Give the number of lines in these entries that contain the string "anyLine", with no further comment.
* * * * *
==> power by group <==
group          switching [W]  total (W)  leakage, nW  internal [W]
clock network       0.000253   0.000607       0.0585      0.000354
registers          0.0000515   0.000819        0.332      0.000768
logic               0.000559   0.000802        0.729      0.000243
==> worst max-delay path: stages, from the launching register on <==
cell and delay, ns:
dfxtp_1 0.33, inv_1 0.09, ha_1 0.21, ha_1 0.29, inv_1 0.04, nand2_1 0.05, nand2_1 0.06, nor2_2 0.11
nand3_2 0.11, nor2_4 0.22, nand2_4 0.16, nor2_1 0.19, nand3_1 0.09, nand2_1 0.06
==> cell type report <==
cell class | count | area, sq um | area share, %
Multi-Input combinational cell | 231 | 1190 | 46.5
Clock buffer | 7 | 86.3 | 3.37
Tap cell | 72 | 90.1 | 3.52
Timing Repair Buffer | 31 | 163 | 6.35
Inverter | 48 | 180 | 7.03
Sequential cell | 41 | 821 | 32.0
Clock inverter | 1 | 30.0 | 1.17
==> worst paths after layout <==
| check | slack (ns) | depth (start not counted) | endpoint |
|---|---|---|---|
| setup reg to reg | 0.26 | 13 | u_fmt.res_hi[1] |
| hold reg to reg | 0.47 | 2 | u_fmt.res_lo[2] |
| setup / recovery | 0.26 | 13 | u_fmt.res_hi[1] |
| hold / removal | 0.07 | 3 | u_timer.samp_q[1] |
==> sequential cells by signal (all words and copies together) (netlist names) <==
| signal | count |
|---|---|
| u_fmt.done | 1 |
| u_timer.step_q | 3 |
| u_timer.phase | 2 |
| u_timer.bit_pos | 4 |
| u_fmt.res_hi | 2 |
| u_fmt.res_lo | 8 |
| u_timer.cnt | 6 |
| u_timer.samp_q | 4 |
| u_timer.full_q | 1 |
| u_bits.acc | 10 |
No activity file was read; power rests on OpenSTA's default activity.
$ cat config.mk
export PLATFORM = sky130hd
export DESIGN_NAME = modaddr_step_unit
export DESIGN_NICKNAME = d
export VERILOG_FILES = /design/src/rtl/modaddr_pkg.sv /design/src/rtl/modaddr_cfg_regs.sv /design/src/rtl/modaddr_next_calc.sv /design/src/rtl/modaddr_step_unit.sv
export SDC_FILE = /design/constraint.sdc
export NUM_CORES = 1
export LEC_CHECK = 0
export ABC_AREA = 0
export BUFFER_PORTS_ARGS = -buffer_cell sky130_fd_sc_hd__buf_2
export CORE_MARGIN = 3
export CORE_UTILIZATION = 55
export DETAILED_ROUTE_END_ITERATION = 10
export PLACE_DENSITY = 0.84
export SETUP_SLACK_MARGIN = 0.3
export SLEW_MARGIN = 20
export SYNTH_ARGS = -nofsm -noshare
export SYNTH_HDL_FRONTEND = slang
export SYNTH_SLANG_ARGS = --single-unit
$ cat constraint.sdc
create_clock -name clk -period 3.28 [get_ports clk]
set_clock_uncertainty 0.05 [all_clocks]
set_input_delay 0.656 -clock clk [delete_from_list [all_inputs] [get_ports clk]]
set_output_delay 0.656 -clock clk [all_outputs]
set_load 0.05 [all_outputs]
## src/rtl/irq_switch_pkg.sv

```systemverilog
package irq_switch_pkg;

  // Strobes from the control to the datapath; at most one is set.
  typedef struct packed {
    logic doEntry;
    logic doReturn;
  } swapStrobe_t;

  typedef struct packed {
    logic n;
    logic z;
    logic c;
    logic v;
  } condFlags_t;

  // Top nibble of a status word, most significant bit first: N Z C V.
  function automatic condFlags_t unpackFlags(input logic [3:0] nib);
    condFlags_t f;
    f.n = nib[3];
    f.z = nib[2];
    f.c = nib[1];
    f.v = nib[0];
    return f;
  endfunction

endpackage

```

## src/rtl/irq_gate_ctrl.sv

```systemverilog
module irq_gate_ctrl
  import irq_switch_pkg::*;
#(
  parameter int SRC_COUNT = 16
) (
  input  logic [SRC_COUNT-1:0] intEnable,
  input  logic [SRC_COUNT-1:0] intFlags,
  input  logic                 masterEn,
  input  logic                 irqMasked,
  input  logic                 stepStrobe,
  input  logic                 retReq,
  output swapStrobe_t          strb
);

  logic anyLine;
  logic pending;

  always_comb begin
    anyLine = |(intEnable & intFlags);
    pending = anyLine && masterEn && !irqMasked;
    // A return always wins; a blocked entry is re-evaluated at the next boundary.
    strb.doReturn = retReq;
    strb.doEntry  = stepStrobe && pending && !retReq;
  end

endmodule

```

## src/rtl/irq_bank_dp.sv

```systemverilog
module irq_bank_dp
  import irq_switch_pkg::*;
#(
  parameter int          DATA_W       = 32,
  parameter int          MODE_W       = 5,
  parameter int          LINK_OFFSET  = 4,
  parameter logic [31:0] ENTRY_STATUS = 32'h0000_00D2,
  parameter logic [31:0] IRQ_VECTOR   = 32'h0000_0018
) (
  input  logic              clk,
  input  logic              rstN,
  input  swapStrobe_t       strb,
  input  logic [DATA_W-1:0] nextPc,
  input  logic [DATA_W-1:0] statusIn,
  output logic              statusWe,
  output logic [DATA_W-1:0] statusOut,
  output condFlags_t        flags,
  output logic [MODE_W-1:0] modeOut,
  output logic              fetchRedirect,
  output logic [DATA_W-1:0] fetchAddr,
  output logic [DATA_W-1:0] linkReg,
  output logic [DATA_W-1:0] savedStatus
);

  localparam int FLAG_LO = DATA_W - 4;
  localparam logic [DATA_W-1:0] ENTRY_WORD = DATA_W'(ENTRY_STATUS);
  localparam logic [DATA_W-1:0] VEC_WORD   = DATA_W'(IRQ_VECTOR);
  localparam logic [DATA_W-1:0] LINK_ADD   = DATA_W'(LINK_OFFSET);

  always_ff @(posedge clk) begin
    if (!rstN) begin
      statusWe      <= 1'b0;
      statusOut     <= '0;
      flags         <= '0;
      modeOut       <= '0;
      fetchRedirect <= 1'b0;
      fetchAddr     <= '0;
      linkReg       <= '0;
      savedStatus   <= '0;
    end else begin
      statusWe      <= 1'b0;
      fetchRedirect <= 1'b0;
      if (strb.doReturn) begin
        statusWe  <= 1'b1;
        statusOut <= savedStatus;
        flags     <= unpackFlags(savedStatus[DATA_W-1:FLAG_LO]);
        modeOut   <= savedStatus[MODE_W-1:0];
      end else if (strb.doEntry) begin
        linkReg       <= nextPc + LINK_ADD;
        savedStatus   <= statusIn;
        statusWe      <= 1'b1;
        statusOut     <= ENTRY_WORD;
        flags         <= unpackFlags(ENTRY_WORD[DATA_W-1:FLAG_LO]);
        modeOut       <= ENTRY_WORD[MODE_W-1:0];
        fetchRedirect <= 1'b1;
        fetchAddr     <= VEC_WORD;
      end
    end
  end

endmodule

```

## src/rtl/irq_switch_ctrl.sv

```systemverilog
module irq_switch_ctrl
  import irq_switch_pkg::*;
#(
  parameter int          SRC_COUNT    = 16,
  parameter int          DATA_W       = 32,
  parameter int          MODE_W       = 5,
  parameter int          MASK_BIT     = 7,
  parameter int          LINK_OFFSET  = 4,
  parameter logic [31:0] ENTRY_STATUS = 32'h0000_00D2,
  parameter logic [31:0] IRQ_VECTOR   = 32'h0000_0018
) (
  input  logic                 clk,
  input  logic                 rstN,
  input  logic [SRC_COUNT-1:0] intEnable,
  input  logic [SRC_COUNT-1:0] intFlags,
  input  logic                 masterEn,
  input  logic                 stepStrobe,
  input  logic [DATA_W-1:0]    nextPc,
  input  logic                 retReq,
  input  logic [DATA_W-1:0]    statusIn,
  output logic                 statusWe,
  output logic [DATA_W-1:0]    statusOut,
  output logic                 flagN,
  output logic                 flagZ,
  output logic                 flagC,
  output logic                 flagV,
  output logic [MODE_W-1:0]    modeOut,
  output logic                 fetchRedirect,
  output logic [DATA_W-1:0]    fetchAddr,
  output logic [DATA_W-1:0]    linkReg,
  output logic [DATA_W-1:0]    savedStatus
);

  swapStrobe_t strb;
  condFlags_t  flags;

  irq_gate_ctrl #(.SRC_COUNT(SRC_COUNT)) uCtrl (
    .intEnable (intEnable),
    .intFlags  (intFlags),
    .masterEn  (masterEn),
    .irqMasked (statusIn[MASK_BIT]),
    .stepStrobe(stepStrobe),
    .retReq    (retReq),
    .strb      (strb)
  );

  irq_bank_dp #(
    .DATA_W      (DATA_W),
    .MODE_W      (MODE_W),
    .LINK_OFFSET (LINK_OFFSET),
    .ENTRY_STATUS(ENTRY_STATUS),
    .IRQ_VECTOR  (IRQ_VECTOR)
  ) uDp (
    .clk          (clk),
    .rstN         (rstN),
    .strb         (strb),
    .nextPc       (nextPc),
    .statusIn     (statusIn),
    .statusWe     (statusWe),
    .statusOut    (statusOut),
    .flags        (flags),
    .modeOut      (modeOut),
    .fetchRedirect(fetchRedirect),
    .fetchAddr    (fetchAddr),
    .linkReg      (linkReg),
    .savedStatus  (savedStatus)
  );

  assign flagN = flags.n;
  assign flagZ = flags.z;
  assign flagC = flags.c;
  assign flagV = flags.v;

endmodule

```

## config.mk

```make
export PLATFORM = sky130hd
export DESIGN_NAME = irq_switch_ctrl
export DESIGN_NICKNAME = d
export VERILOG_FILES = /design/src/rtl/irq_switch_pkg.sv /design/src/rtl/irq_gate_ctrl.sv /design/src/rtl/irq_bank_dp.sv /design/src/rtl/irq_switch_ctrl.sv
export SDC_FILE = /design/constraint.sdc
export NUM_CORES = 1
export LEC_CHECK = 0
export BUFFER_PORTS_ARGS = -buffer_cell sky130_fd_sc_hd__buf_2
export CORE_MARGIN = 5
export CORE_UTILIZATION = 40
export DETAILED_ROUTE_END_ITERATION = 12
export PLACE_DENSITY = 0.76
export SYNTH_ARGS = -nofsm -noshare
export SYNTH_HDL_FRONTEND = slang
export SYNTH_HIERARCHICAL = 1
export SYNTH_SLANG_ARGS = --single-unit
```

## constraint.sdc

```tcl
create_clock -name clk -period 2.05 [get_ports clk]
set_clock_uncertainty 0.2 [all_clocks]
set_input_delay 0.3075 -clock clk [delete_from_list [all_inputs] [get_ports clk]]
set_output_delay 0.3075 -clock clk [all_outputs]
set_load 0.03 [all_outputs]
```

; ---- Word-level counts from Yosys, hierarchy flattened
; Index checks and enable logic that the tools add are counted.
[totals]
out_inout_bits = 139
ff_bits = 108
inputBits = 101
[op_classes]
bitwise_logic = 3
reduce_logical = 10
mux = 8
n_addsub = 1
[ops]
columns = cell, count
row1 = two-way mux 32 bit, 2
row2 = "adder 32 x 3 -> 32 bit, second input constant", 1
row3 = bitwise AND 16 bit, 1
row4 = OR reduction 16 bit, 1
row5 = two-way mux 5 bit, 2
row6 = two-way mux 4 bit, 2
row7 = logical AND 1 bit, 4
row8 = logical NOT 1 bit, 2
row9 = two-way mux 1 bit, 2
row10 = inverter 1 bit, 2
row11 = AND reduction 2 bit, 1
row12 = nonzero test 2 bit, 1
row13 = OR reduction 2 bit, 1

; ---- Logic depth before layout (Yosys ltp)
[depth]
ltp_word = 8
depth_mapped = 10

; ---- Modules after synthesis
; The synthesis kept the hierarchy.
[modules_own_cells]
columns = module, cells_each, area_per_inst_um2, n_inst
row1 = irq_bank_dp, 522, 4267.8, 1
row2 = irq_gate_ctrl, 13, 112.6, 1

; ---- Worst setup path before layout
; No wires, ideal clock.
[synth_path]
kind = input-to-reg
startpoint = in intEnable[10]
endpoint = reg uDp.savedStatus[29]
t_arrival_ps = 1872
required_time_ps = 1779
path_buffers = 3
path_slack_ps = -92
path_stages = 10
cell_sequence = a22o_1 a221oi_2 nand3_1 o21a_1 buf_2 nand2b_1 clkbuf_1 clkbuf_1 nand2_1 a21oi_1
[synth_lines]
columns = item, line
row1 = from (decl), irq_switch_ctrl.sv:14  ; input logic [SRC_COUNT-1:0] intEnable,
row2 = to (signal assigned), irq_bank_dp.sv:50  ; savedStatus <= statusIn;
row3 = to (decl), irq_bank_dp.sv:22  ; output logic [DATA_W-1:0] savedStatus

==> results.ini <==
[detailed_routing]
drc = 0
detail-route-antenna-nets = 0
first_iter_violations = 245
per_cell_routed_wire_length_um = 14.1
average_via_count_per_standard_cell = 4.81
wirelength_um = 12700
dr.pass1.iters = 4
dr_total_vias = 4352

[logic_synthesis]
synth_sequential_area_ratio_pct = 45.2
mean_instance_size_in_the_synthesized_netlist_um2 = 8.19
synth_area_um2 = 4380
synthDistinctLibCells = 34
synth_cells = 535
synth_warnings = 6
yosys_register_bits = 99

[cts]
cts_num_sinks = 99
clockBufferDepth = 2
h_tree_levels = 3
path_clk_slew_ps = 90
clock_latency_late_sink_ps = 340
cts-root-buf = sky130_fd_sc_hd__clkbuf_8
cts_tree = done
tritoncts.num_buffers = 9
postCtsSetupBuffers = 0

[pwr]
p_clk_share_pct = 33.3
power_density_nw_per_um2 = 615
comb_power_share_pct = 14.1
swShare_pct = 26.4
p_sw_mw = 0.988
p_leak_nw = 2.79
peakVddDrop_v = 0.000344
internal_power_mw = 2.75
pwr-share-seq_pct = 52.6

[worst_setup_path]
worst_r2r_endpoint = uDp/statusOut[2]
worst_setup_path_end_kind = flip-flop
cp_data_arrival_time_ps = 1900
critical_path_required_ps = 2110
r2r.worst_path.cells = 3
worst-r2r-setup-slack_ps = 1050
critPathKind = input port to flip-flop
rr_startpoint = uDp/statusOut[2]
crit_path_start_kind = input port
path_max_fanout = 17

[floorplanning]
fp.dieArea_um2 = 13100
start_util_pct = 40.6
die_w_um = 115
core_region_area_um2 = 10800
io_pins = 240
die-height_um = 115
rows = 38

[cells_and_area]
area_growth_from_synthesis_to_layout_pct = 38.7
final_common_cell = sky130_fd_sc_hd__buf_2
final_cell_mix = sky130_fd_sc_hd__buf_2, sky130_fd_sc_hd__dfxtp_1, sky130_fd_sc_hd__a21oi_1
fillers = 985
drive_gt1_share_pct = 33.3
diodes = 0
finish.net_count = 862
post-route-util_pct = 56.3
finish.cell_count_without_fillers = 905

[sta]
maxSlewViolCount = 0
min_period_ps = 1840
fin_ws_ps = 210
hold_viol_final = 0
slew_of_the_pin_with_the_lowest_slew_margin_ps = 628
min_period_over_period_pct = 89.7
max_clock_freq_ghz = 0.544
slew_headroom_pct = 58.1
setup-violations-final = 0
grt_setup_unrepaired = no
fin_hold_ws_ps = 26.1

[place]
detailed_place_hpwl_um = 9000
placed_cells = 855
gpl.final_weighted_congestion = 0.845
numPortBuffers = 209
pre_cts_slack_ps = -165

[global_routing]
pin_count_of_the_biggest_net_entering_global_routing = 67
grt_antenna_before_repair = 0
grt_pass1_vias = 4068
track_usage_pct = 18.6
grt_first_pass_wirelength_um = 20000
gr-total-overflow = 0

[min_path]
min_from = statusIn[20]
min_delay_worst_endpoint = uDp/savedStatus[20]
hold_path_class = input port to flip-flop
hold_depth = 3

[run_status]
status = finished clean

[flow_run]
max_cap_violations = 0

area by class of cell:
class | count | area, um^2 | share of cell area (%)
Clock inverter | 4 | 50.0 | 0.824
Tap cell | 140 | 175 | 2.88
Multi-Input combinational cell | 385 | 2080 | 34.3
Inverter | 3 | 11.3 | 0.185
Timing Repair Buffer | 262 | 1630 | 26.8
Clock buffer | 12 | 145 | 2.39
Sequential cell | 99 | 1980 | 32.6
power by group through the flow:
stage | clock network [mW] | logic [mW] | registers (mW)
6_report | 1.25 | 0.527 | 1.96
5_1_grt | 1.38 | 0.570 | 1.97
3_5_place_dp | 0 | 0.467 | 2.01
2_1_floorplan | 0 | 0.262 | 2.06
3_3_place_gp | 0 | 0.466 | 2.01
4_1_cts | 1.29 | 0.517 | 1.96
through the flow:
stage                     power, mW  instance area [um^2]  setup TNS [ps]
after global routing           3.92                  6070               0
final                          3.74                  6070               0
after floorplan                2.32                  4500               0
after CTS                      3.77                  6030               0
after detailed placement       2.48                  5500           -4500
after global placement         2.48                  5500           -2290
registers in the layout, summed over array words and instances, names as in the netlist:
register	count
uDp/savedStatus	32
uDp/statusWe	1
uDp/linkReg	32
uDp/statusOut	32
uDp/fetchRedirect	1
uDp/fetchAddr	1
Yosys cell counts:
library cell               count  area share (%)
sky130_fd_sc_hd__a211oi_1      7             1.2
sky130_fd_sc_hd__a211oi_2      1            0.29
sky130_fd_sc_hd__a21oi_1      88              10
sky130_fd_sc_hd__a221oi_2      2            0.69
sky130_fd_sc_hd__a22o_1        2            0.40
sky130_fd_sc_hd__a22oi_1       4            0.69
sky130_fd_sc_hd__and3_1        4            0.57
sky130_fd_sc_hd__and4_1        3            0.60
sky130_fd_sc_hd__buf_1         5            0.43
sky130_fd_sc_hd__buf_2         2            0.23
sky130_fd_sc_hd__buf_4        41             7.0
sky130_fd_sc_hd__clkbuf_1     29             2.5
sky130_fd_sc_hd__clkinv_1      1           0.086
sky130_fd_sc_hd__conb_1        1           0.086
sky130_fd_sc_hd__dfxtp_1      99              45
sky130_fd_sc_hd__ha_1          1            0.29
sky130_fd_sc_hd__inv_1         2            0.17
sky130_fd_sc_hd__nand2_1      76             6.5
sky130_fd_sc_hd__nand2_2       1            0.14
sky130_fd_sc_hd__nand2b_1      1            0.14
sky130_fd_sc_hd__nand3_1      15             1.7
sky130_fd_sc_hd__nand4_1       9             1.3
sky130_fd_sc_hd__nand4_4       1            0.49
sky130_fd_sc_hd__nor2_1       56             4.8
sky130_fd_sc_hd__nor2b_1       1            0.14
sky130_fd_sc_hd__nor3_1        2            0.23
sky130_fd_sc_hd__nor3b_1      28             4.8
sky130_fd_sc_hd__nor3b_2       1            0.29
sky130_fd_sc_hd__nor4b_4       1            0.54
sky130_fd_sc_hd__nor4bb_1      1            0.23
sky130_fd_sc_hd__o21a_1        1            0.17
sky130_fd_sc_hd__o21ai_0      21             2.4
sky130_fd_sc_hd__xnor2_1       6             1.2
sky130_fd_sc_hd__xor2_1       22             4.4
what timing repair did:
item,in CTS,in global routing
hold buffers,33,0
setup endpoints to repair,0,10
endpoints found under the hold margin,33,0
resized for setup,0,10
worst max path at each step:
stage / to / from / cells past startpoint
global placement: uDp/statusOut[7] / intEnable[10] / 10
floorplan: uDp/linkReg[10] / intEnable[10] / 9
global route: uDp/linkReg[4] / retReq / 7
detailed placement: uDp/linkReg[4] / retReq / 7
finish: uDp/linkReg[7] / retReq / 7
CTS: uDp/linkReg[16] / nextPc[2] / 9
worst max-delay path: stages:
cell and delay (ps):
sky130_fd_sc_hd__buf_2 120, sky130_fd_sc_hd__nor4bb_1 290, sky130_fd_sc_hd__o21a_1 210, sky130_fd_sc_hd__nor2b_4 410, sky130_fd_sc_hd__buf_4 300, sky130_fd_sc_hd__nor2_1 60
sky130_fd_sc_hd__a211oi_1 190
logic make-up after synthesis:
logic type | after synthesis | share of synthesized area, %
AOI/OAI and AO/OA | 126 | 15.9
adders and majority gates | 1 | 0.286
other | 1 | 0.0856
and+or+nand+nor | 200 | 22.5
buffers and inverters | 80 | 10.4
xor gates and xnor gates | 28 | 5.60
DFF | 99 | 45.2
routing by layer:
| layer | up-vias | share of wire (%) | GRT usage [%] |
|---|---|---|---|
| li1 | 2185 | - | - |
| met1 | 1980 | 43 | 24.4 |
| met2 | 173 | 48 | 30.8 |
| met3 | 14 | 7.8 | 4.12 |
| met4 | 0 | 1.4 | 4.99 |
| met5 | - | 0 | 0 |
Power figures use the tool's default switching activity.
* * * * *
**Result**
3